■ GOAL OF THE EXERCISE
Copy every line of the records that includes the word "rotation".

BEGIN STORED DATA

## src/design/heading_error_and_drive_direction_top_defines.svh

```systemverilog
// Assertion helpers shared by the block's modules.
// Each expects clk and rst_n in the scope where it is used.
`ifndef HEADING_ERROR_AND_DRIVE_DIRECTION_TOP_DEFINES_SVH
`define HEADING_ERROR_AND_DRIVE_DIRECTION_TOP_DEFINES_SVH

// Same-cycle implication
`define HEDA_ASSERT_IMP(lbl, ante, cons, msg) \
  lbl: assert property (@(posedge clk) disable iff (!rst_n) (ante) |-> (cons)) \
    else $error(msg);

// Next-cycle implication
`define HEDA_ASSERT_NXT(lbl, ante, cons, msg) \
  lbl: assert property (@(posedge clk) disable iff (!rst_n) (ante) |=> (cons)) \
    else $error(msg);

`endif

```

## src/design/heda_pkg.sv

```systemverilog
`default_nettype none
package heda_pkg;

  // Parameter defaults
  localparam int COORD_WIDTH_DEF   = 12;
  localparam int CORDIC_STAGES_DEF = 16;

  // Fixed field widths
  localparam int HDG_W  = 16;  // heading / bearing, Q3.13
  localparam int TURN_W = 17;  // turn amount, Q3.13
  localparam int ZW     = 20;  // CORDIC angle accumulator, Q3.16
  localparam int DW     = 19;  // steering arithmetic width

  // Angle accumulator constants: pi/2 in Q3.16, clamp limits in Q3.13
  localparam logic signed [ZW-1:0] HALF_PI_Q16 = 20'sd102944;
  localparam logic signed [ZW:0]   ANG_MAX_Z   = 21'sd25735;
  localparam logic signed [ZW:0]   ANG_MIN_Z   = -21'sd25735;

  // Bearing limits (Q3.13)
  localparam logic signed [HDG_W-1:0] ANG_MAX  = 16'sd25735;
  localparam logic signed [HDG_W-1:0] ANG_HALF = 16'sd12868;

  // Steering constants (Q3.13)
  localparam logic signed [DW-1:0] D_HALF  = 19'sd12868;
  localparam logic signed [DW-1:0] D_PI    = 19'sd25736;
  localparam logic signed [DW-1:0] D_3HALF = 19'sd38604;
  localparam logic signed [DW-1:0] D_2PI   = 19'sd51472;
  localparam logic signed [DW-1:0] D_SATHI = 19'sd65535;
  localparam logic signed [DW-1:0] D_SATLO = -19'sd65536;

  // atan(2^-i) in Q3.16, rounded to nearest; zero from stage 17 on
  function automatic logic signed [ZW-1:0] atan_q16(input int idx);
    logic signed [ZW-1:0] v;
    case (idx)
      0:       v = 20'sd51472;
      1:       v = 20'sd30386;
      2:       v = 20'sd16055;
      3:       v = 20'sd8150;
      4:       v = 20'sd4091;
      5:       v = 20'sd2047;
      6:       v = 20'sd1024;
      7:       v = 20'sd512;
      8:       v = 20'sd256;
      9:       v = 20'sd128;
      10:      v = 20'sd64;
      11:      v = 20'sd32;
      12:      v = 20'sd16;
      13:      v = 20'sd8;
      14:      v = 20'sd4;
      15:      v = 20'sd2;
      16:      v = 20'sd1;
      default: v = '0;
    endcase
    return v;
  endfunction

endpackage
`default_nettype wire

```

## src/design/heda_cstage.sv

```systemverilog
`default_nettype none
// One vectoring iteration of the CORDIC, registered
module heda_cstage #(
  parameter int XW  = 30,
  parameter int IDX = 0
) (
  input  wire logic                              clk,
  input  wire logic                              rst_n,
  input  wire logic                              en,
  input  wire logic                              v_in,
  input  wire logic signed [XW-1:0]              x_in,
  input  wire logic signed [XW-1:0]              y_in,
  input  wire logic signed [heda_pkg::ZW-1:0]    z_in,
  input  wire logic                              zero_in,
  input  wire logic signed [heda_pkg::HDG_W-1:0] hdg_in,
  output logic                                   v_r,
  output logic signed [XW-1:0]                   x_r,
  output logic signed [XW-1:0]                   y_r,
  output logic signed [heda_pkg::ZW-1:0]         z_r,
  output logic                                   zero_r,
  output logic signed [heda_pkg::HDG_W-1:0]      hdg_r
);

  localparam logic signed [heda_pkg::ZW-1:0] ATAN = heda_pkg::atan_q16(IDX);

  logic signed [XW-1:0]           xs, ys;
  logic signed [XW-1:0]           x_nxt, y_nxt;
  logic signed [heda_pkg::ZW-1:0] z_nxt;

  // Shift-and-add micro-rotation toward the x axis
  always_comb begin
    xs = x_in >>> IDX;
    ys = y_in >>> IDX;
    if (y_in < 0) begin
      x_nxt = x_in - ys;
      y_nxt = y_in + xs;
      z_nxt = z_in - ATAN;
    end else begin
      x_nxt = x_in + ys;
      y_nxt = y_in - xs;
      z_nxt = z_in + ATAN;
    end
  end

  always_ff @(posedge clk) begin
    if (!rst_n) begin
      v_r <= 1'b0;
    end else if (en) begin
      v_r <= v_in;
    end
  end

  always_ff @(posedge clk) begin
    if (en) begin
      x_r    <= x_nxt;
      y_r    <= y_nxt;
      z_r    <= z_nxt;
      zero_r <= zero_in;
      hdg_r  <= hdg_in;
    end
  end

endmodule
`default_nettype wire

```

## src/design/heda_bearing.sv

```systemverilog
`default_nettype none
// Bearing of (dx, dy): quadrant pre-rotation, CORDIC pipe, rounding to Q3.13
module heda_bearing #(
  parameter int COORD_WIDTH   = heda_pkg::COORD_WIDTH_DEF,
  parameter int CORDIC_STAGES = heda_pkg::CORDIC_STAGES_DEF
) (
  input  wire logic                              clk,
  input  wire logic                              rst_n,
  input  wire logic                              en,
  input  wire logic                              v_in,
  input  wire logic signed [COORD_WIDTH-1:0]     dx,
  input  wire logic signed [COORD_WIDTH-1:0]     dy,
  input  wire logic signed [heda_pkg::HDG_W-1:0] hdg_in,
  output logic                                   v_r,
  output logic signed [heda_pkg::HDG_W-1:0]      brg_r,
  output logic signed [heda_pkg::HDG_W-1:0]      hdg_r
);

  // Offset scaled by 2^16 plus two bits of CORDIC growth headroom
  localparam int XW = COORD_WIDTH + 18;
  localparam int ZW = heda_pkg::ZW;

  logic signed [XW-1:0] xi, yi;
  logic signed [XW-1:0] px_nxt, py_nxt;
  logic signed [ZW-1:0] pz_nxt;

  logic                       sv   [0:CORDIC_STAGES];
  logic signed [XW-1:0]       sx   [0:CORDIC_STAGES];
  logic signed [XW-1:0]       sy   [0:CORDIC_STAGES];
  logic signed [ZW-1:0]       sz   [0:CORDIC_STAGES];
  logic                       szro [0:CORDIC_STAGES];
  logic signed [heda_pkg::HDG_W-1:0] shdg [0:CORDIC_STAGES];

  logic signed [ZW:0]                zp, zs;
  logic signed [heda_pkg::HDG_W-1:0] brg_nxt;

  // Pre-rotation into the right half-plane
  always_comb begin
    xi = {{2{dx[COORD_WIDTH-1]}}, dx, 16'b0};
    yi = {{2{dy[COORD_WIDTH-1]}}, dy, 16'b0};
    px_nxt = xi;
    py_nxt = yi;
    pz_nxt = '0;
    if (dx < 0) begin
      if (dy >= 0) begin
        px_nxt = yi;
        py_nxt = -xi;
        pz_nxt = heda_pkg::HALF_PI_Q16;
      end else begin
        px_nxt = -yi;
        py_nxt = xi;
        pz_nxt = -heda_pkg::HALF_PI_Q16;
      end
    end
  end

  always_ff @(posedge clk) begin
    if (!rst_n) begin
      sv[0] <= 1'b0;
    end else if (en) begin
      sv[0] <= v_in;
    end
  end

  always_ff @(posedge clk) begin
    if (en) begin
      sx[0]   <= px_nxt;
      sy[0]   <= py_nxt;
      sz[0]   <= pz_nxt;
      szro[0] <= (dx == 0) && (dy == 0);
      shdg[0] <= hdg_in;
    end
  end

  // Iteration stages
  for (genvar i = 0; i < CORDIC_STAGES; i++) begin : g_stage
    heda_cstage #(
      .XW  (XW),
      .IDX (i)
    ) u_stage (
      .clk     (clk),
      .rst_n   (rst_n),
      .en      (en),
      .v_in    (sv[i]),
      .x_in    (sx[i]),
      .y_in    (sy[i]),
      .z_in    (sz[i]),
      .zero_in (szro[i]),
      .hdg_in  (shdg[i]),
      .v_r     (sv[i+1]),
      .x_r     (sx[i+1]),
      .y_r     (sy[i+1]),
      .z_r     (sz[i+1]),
      .zero_r  (szro[i+1]),
      .hdg_r   (shdg[i+1])
    );
  end

  // Round Q3.16 to Q3.13, clamp below pi, zero offset gives zero
  always_comb begin
    zp = {sz[CORDIC_STAGES][ZW-1], sz[CORDIC_STAGES]} + (ZW+1)'(4);
    zs = zp >>> 3;
    if (szro[CORDIC_STAGES]) begin
      brg_nxt = '0;
    end else if (zs > heda_pkg::ANG_MAX_Z) begin
      brg_nxt = heda_pkg::ANG_MAX;
    end else if (zs < heda_pkg::ANG_MIN_Z) begin
      brg_nxt = -heda_pkg::ANG_MAX;
    end else begin
      brg_nxt = zs[heda_pkg::HDG_W-1:0];
    end
  end

  always_ff @(posedge clk) begin
    if (!rst_n) begin
      v_r <= 1'b0;
    end else if (en) begin
      v_r <= sv[CORDIC_STAGES];
    end
  end

  always_ff @(posedge clk) begin
    if (en) begin
      brg_r <= brg_nxt;
      hdg_r <= shdg[CORDIC_STAGES];
    end
  end

`include "heading_error_and_drive_direction_top_defines.svh"

  `HEDA_ASSERT_IMP(a_brg_range, v_r, (brg_r <= heda_pkg::ANG_MAX) && (brg_r >= -heda_pkg::ANG_MAX), "bearing outside clamp range")

endmodule
`default_nettype wire

```

## src/design/heda_steer.sv

```systemverilog
`default_nettype none
// Quadrant case analysis: rotation sense, drive direction and turn amount
module heda_steer (
  input  wire logic                              clk,
  input  wire logic                              rst_n,
  input  wire logic                              en,
  input  wire logic                              v_in,
  input  wire logic signed [heda_pkg::HDG_W-1:0] brg,
  input  wire logic signed [heda_pkg::HDG_W-1:0] hdg,
  output logic                                   out_valid_r,
  output logic signed [heda_pkg::TURN_W-1:0]     turn_r,
  output logic                                   acw_r,
  output logic                                   back_r
);

  localparam int DW = heda_pkg::DW;

  typedef enum logic [1:0] {QD_0, QD_1, QD_2, QD_3} quad_t;
  typedef enum logic [1:0] {OFF_ZERO, OFF_PI, OFF_NPI, OFF_2PI} off_t;

  typedef struct packed {
    logic acw;
    logic back;
    logic neg;   // offset minus difference
    logic absf;  // take magnitude afterwards
    off_t off;
  } sel_t;

  // Stage 1: heading minus bearing, quadrant of the bearing
  logic                 v1_r;
  logic signed [DW-1:0] d_r, d_nxt;
  quad_t                q_r, q_nxt;
  logic                 tpos_r, tneg_r;

  always_comb begin
    d_nxt = {{(DW-heda_pkg::HDG_W){hdg[heda_pkg::HDG_W-1]}}, hdg}
          - {{(DW-heda_pkg::HDG_W){brg[heda_pkg::HDG_W-1]}}, brg};
    if (brg >= 0 && brg < heda_pkg::ANG_HALF) begin
      q_nxt = QD_0;
    end else if (brg >= heda_pkg::ANG_HALF) begin
      q_nxt = QD_1;
    end else if (brg >= -heda_pkg::ANG_HALF) begin
      q_nxt = QD_2;
    end else begin
      q_nxt = QD_3;
    end
  end

  always_ff @(posedge clk) begin
    if (en) begin
      d_r    <= d_nxt;
      q_r    <= q_nxt;
      tpos_r <= hdg > 0;
      tneg_r <= hdg < 0;
    end
  end

  // Stage 2: branch choice and the branch formula's add
  logic                 v2_r;
  sel_t                 sel;
  logic                 gt_nh, le_0, gt_0, le_h, gt_npi, le_nh, gt_n3h, lt_npi;
  logic                 gt_h, le_pi, gt_pi, le_3h, lt_0;
  logic signed [DW-1:0] offv, v_nxt, v_r;
  logic                 absf_r, acw2_r, back2_r;

  always_comb begin
    gt_nh  = d_r > -heda_pkg::D_HALF;
    le_0   = d_r <= 0;
    gt_0   = d_r > 0;
    lt_0   = d_r < 0;
    le_h   = d_r <= heda_pkg::D_HALF;
    gt_npi = d_r > -heda_pkg::D_PI;
    le_nh  = d_r <= -heda_pkg::D_HALF;
    gt_n3h = d_r > -heda_pkg::D_3HALF;
    lt_npi = d_r < -heda_pkg::D_PI;
    gt_h   = d_r > heda_pkg::D_HALF;
    le_pi  = d_r <= heda_pkg::D_PI;
    gt_pi  = d_r > heda_pkg::D_PI;
    le_3h  = d_r <= heda_pkg::D_3HALF;

    sel = '{acw: 1'b0, back: 1'b0, neg: 1'b0, absf: 1'b1, off: OFF_ZERO};
    case (q_r)
      QD_0: begin
        if (gt_nh && le_0) begin
          sel = '{1'b1, 1'b0, 1'b0, 1'b1, OFF_ZERO};
        end else if (gt_0 && le_h) begin
          sel = '{1'b0, 1'b0, 1'b0, 1'b1, OFF_ZERO};
        end else if (gt_npi && le_nh) begin
          sel = '{1'b0, 1'b1, 1'b0, 1'b1, OFF_PI};
        end else if (tpos_r) begin
          sel = '{1'b1, 1'b1, 1'b1, 1'b0, OFF_PI};
        end else begin
          sel = '{1'b1, 1'b1, 1'b0, 1'b1, OFF_PI};
        end
      end
      QD_1: begin
        if (gt_nh && le_0) begin
          sel = '{1'b1, 1'b0, 1'b0, 1'b1, OFF_ZERO};
        end else if (gt_npi && le_nh) begin
          sel = '{1'b0, 1'b1, 1'b0, 1'b1, OFF_PI};
        end else if (gt_n3h && lt_npi) begin
          sel = '{1'b1, 1'b1, 1'b0, 1'b1, OFF_PI};
        end else if (tneg_r) begin
          sel = '{1'b0, 1'b0, 1'b0, 1'b0, OFF_2PI};
        end else begin
          sel = '{1'b0, 1'b0, 1'b0, 1'b0, OFF_ZERO};
        end
      end
      QD_2: begin
        if (gt_0 && le_h) begin
          sel = '{1'b0, 1'b0, 1'b0, 1'b1, OFF_ZERO};
        end else if (gt_nh && lt_0) begin
          sel = '{1'b1, 1'b0, 1'b0, 1'b1, OFF_ZERO};
        end else if (gt_h && le_pi) begin
          sel = '{1'b1, 1'b1, 1'b0, 1'b1, OFF_NPI};
        end else if (tneg_r) begin
          sel = '{1'b0, 1'b1, 1'b0, 1'b0, OFF_PI};
        end else begin
          sel = '{1'b0, 1'b1, 1'b0, 1'b0, OFF_NPI};
        end
      end
      default: begin
        if (gt_0 && le_h) begin
          sel = '{1'b0, 1'b0, 1'b0, 1'b1, OFF_ZERO};
        end else if (gt_h && le_pi) begin
          sel = '{1'b1, 1'b1, 1'b0, 1'b1, OFF_NPI};
        end else if (gt_pi && le_3h) begin
          sel = '{1'b0, 1'b1, 1'b0, 1'b1, OFF_NPI};
        end else if (tpos_r) begin
          sel = '{1'b1, 1'b0, 1'b1, 1'b0, OFF_2PI};
        end else begin
          sel = '{1'b1, 1'b0, 1'b0, 1'b1, OFF_ZERO};
        end
      end
    endcase

    case (sel.off)
      OFF_PI:  offv = heda_pkg::D_PI;
      OFF_NPI: offv = -heda_pkg::D_PI;
      OFF_2PI: offv = heda_pkg::D_2PI;
      default: offv = '0;
    endcase

    v_nxt = sel.neg ? (offv - d_r) : (d_r + offv);
  end

  always_ff @(posedge clk) begin
    if (en) begin
      v_r     <= v_nxt;
      absf_r  <= sel.absf;
      acw2_r  <= sel.acw;
      back2_r <= sel.back;
    end
  end

  // Stage 3: magnitude and saturation into the result register
  logic signed [DW-1:0]              m;
  logic signed [heda_pkg::TURN_W-1:0] turn_nxt;

  always_comb begin
    m = (absf_r && v_r < 0) ? -v_r : v_r;
    if (m > heda_pkg::D_SATHI) begin
      turn_nxt = heda_pkg::D_SATHI[heda_pkg::TURN_W-1:0];
    end else if (m < heda_pkg::D_SATLO) begin
      turn_nxt = heda_pkg::D_SATLO[heda_pkg::TURN_W-1:0];
    end else begin
      turn_nxt = m[heda_pkg::TURN_W-1:0];
    end
  end

  always_ff @(posedge clk) begin
    if (en) begin
      turn_r <= turn_nxt;
      acw_r  <= acw2_r;
      back_r <= back2_r;
    end
  end

  // Valid bits of the three stages
  always_ff @(posedge clk) begin
    if (!rst_n) begin
      v1_r        <= 1'b0;
      v2_r        <= 1'b0;
      out_valid_r <= 1'b0;
    end else if (en) begin
      v1_r        <= v_in;
      v2_r        <= v1_r;
      out_valid_r <= v2_r;
    end
  end

`include "heading_error_and_drive_direction_top_defines.svh"

  `HEDA_ASSERT_NXT(a_stall_hold, !en, $stable(v1_r) && $stable(v2_r) && $stable(out_valid_r), "valid bits moved during stall")
  `HEDA_ASSERT_NXT(a_stage_adv, en && v2_r, out_valid_r, "request lost between last stages")

endmodule
`default_nettype wire

```

## src/design/heading_error_and_drive_direction_top.sv

```systemverilog
`default_nettype none
// Heading error and drive direction. Each request carries a target offset
// (dx, dy) in grid cells and the robot heading in Q3.13 radians; the block
// finds the target bearing with a pipelined CORDIC atan2 (zero offset gives
// zero), compares it with the heading quadrant by quadrant and returns the
// turn magnitude, the rotation sense and whether to drive backward. One
// request is taken every cycle while the pipe is not held; each result
// passes one register per CORDIC iteration plus pre-rotation, rounding and
// three steering stages. When out_tready is low with a result waiting, the
// whole pipe holds and in_tready drops in the same cycle.
module heading_error_and_drive_direction_top #(
  parameter int COORD_WIDTH   = heda_pkg::COORD_WIDTH_DEF,
  parameter int CORDIC_STAGES = heda_pkg::CORDIC_STAGES_DEF,
  localparam int IN_W  = ((2 * COORD_WIDTH + heda_pkg::HDG_W + 7) / 8) * 8,
  localparam int OUT_W = ((heda_pkg::TURN_W + 2 + 7) / 8) * 8
) (
  input  wire logic             clk,
  input  wire logic             rst_n,
  input  wire logic             in_tvalid,
  output logic                  in_tready,
  // target_dx, target_dy, heading (low to high), zero padded
  input  wire logic [IN_W-1:0]  in_tdata,
  output logic                  out_tvalid,
  input  wire logic             out_tready,
  // turn_amount, turn_anticlockwise, drive_backward (low to high), zero padded
  output logic [OUT_W-1:0]      out_tdata
);

  localparam int CW = COORD_WIDTH;

  logic                              en;
  logic                              brg_v;
  logic signed [heda_pkg::HDG_W-1:0] brg, brg_hdg;
  logic signed [heda_pkg::TURN_W-1:0] turn;
  logic                              acw, back;

  // Pipe advances unless a result is waiting on a stalled consumer
  assign en        = !out_tvalid || out_tready;
  assign in_tready = en;

  heda_bearing #(
    .COORD_WIDTH   (COORD_WIDTH),
    .CORDIC_STAGES (CORDIC_STAGES)
  ) u_bearing (
    .clk    (clk),
    .rst_n  (rst_n),
    .en     (en),
    .v_in   (in_tvalid),
    .dx     (in_tdata[CW-1:0]),
    .dy     (in_tdata[2*CW-1:CW]),
    .hdg_in (in_tdata[2*CW+heda_pkg::HDG_W-1:2*CW]),
    .v_r    (brg_v),
    .brg_r  (brg),
    .hdg_r  (brg_hdg)
  );

  heda_steer u_steer (
    .clk         (clk),
    .rst_n       (rst_n),
    .en          (en),
    .v_in        (brg_v),
    .brg         (brg),
    .hdg         (brg_hdg),
    .out_valid_r (out_tvalid),
    .turn_r      (turn),
    .acw_r       (acw),
    .back_r      (back)
  );

  // Result packing
  assign out_tdata = {{(OUT_W - heda_pkg::TURN_W - 2){1'b0}}, back, acw, turn};

endmodule
`default_nettype wire
```

## config.mk

```make
export PLATFORM = sky130hd
export DESIGN_NAME = heading_error_and_drive_direction_top
export DESIGN_NICKNAME = d
export VERILOG_FILES = /design/src/design/heda_pkg.sv /design/src/design/heda_cstage.sv /design/src/design/heda_bearing.sv /design/src/design/heda_steer.sv /design/src/design/heading_error_and_drive_direction_top.sv
export VERILOG_INCLUDE_DIRS = /design/src /design/src/design
export SDC_FILE = /design/constraint.sdc
export NUM_CORES = 2
export LEC_CHECK = 0
export ABC_CLOCK_PERIOD_IN_PS = 75900
export BUFFER_PORTS_ARGS = -buffer_cell sky130_fd_sc_hd__buf_2
export CAP_MARGIN = 40
export CORE_ASPECT_RATIO = 0.7
export CORE_UTILIZATION = 45
export CTS_BUF_LIST = sky130_fd_sc_hd__clkbuf_2
export DETAILED_ROUTE_END_ITERATION = 7
export PLACE_DENSITY = 0.68
export SYNTH_ARGS = -nofsm -noshare
export SYNTH_HDL_FRONTEND = slang
export SYNTH_SLANG_ARGS = --single-unit
```

## constraint.sdc

```tcl
create_clock -name clk -period 75.9 [get_ports clk]
set_input_delay 15.18 -clock clk [delete_from_list [all_inputs] [get_ports clk]]
set_output_delay 15.18 -clock clk [all_outputs]
set_load 0.005 [all_outputs]
```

END STORED DATA

■ REPLY
  // Shift-and-add micro-rotation toward the x axis
// Bearing of (dx, dy): quadrant pre-rotation, CORDIC pipe, rounding to Q3.13
  // Pre-rotation into the right half-plane
// Quadrant case analysis: rotation sense, drive direction and turn amount
// turn magnitude, the rotation sense and whether to drive backward. One
// passes one register per CORDIC iteration plus pre-rotation, rounding and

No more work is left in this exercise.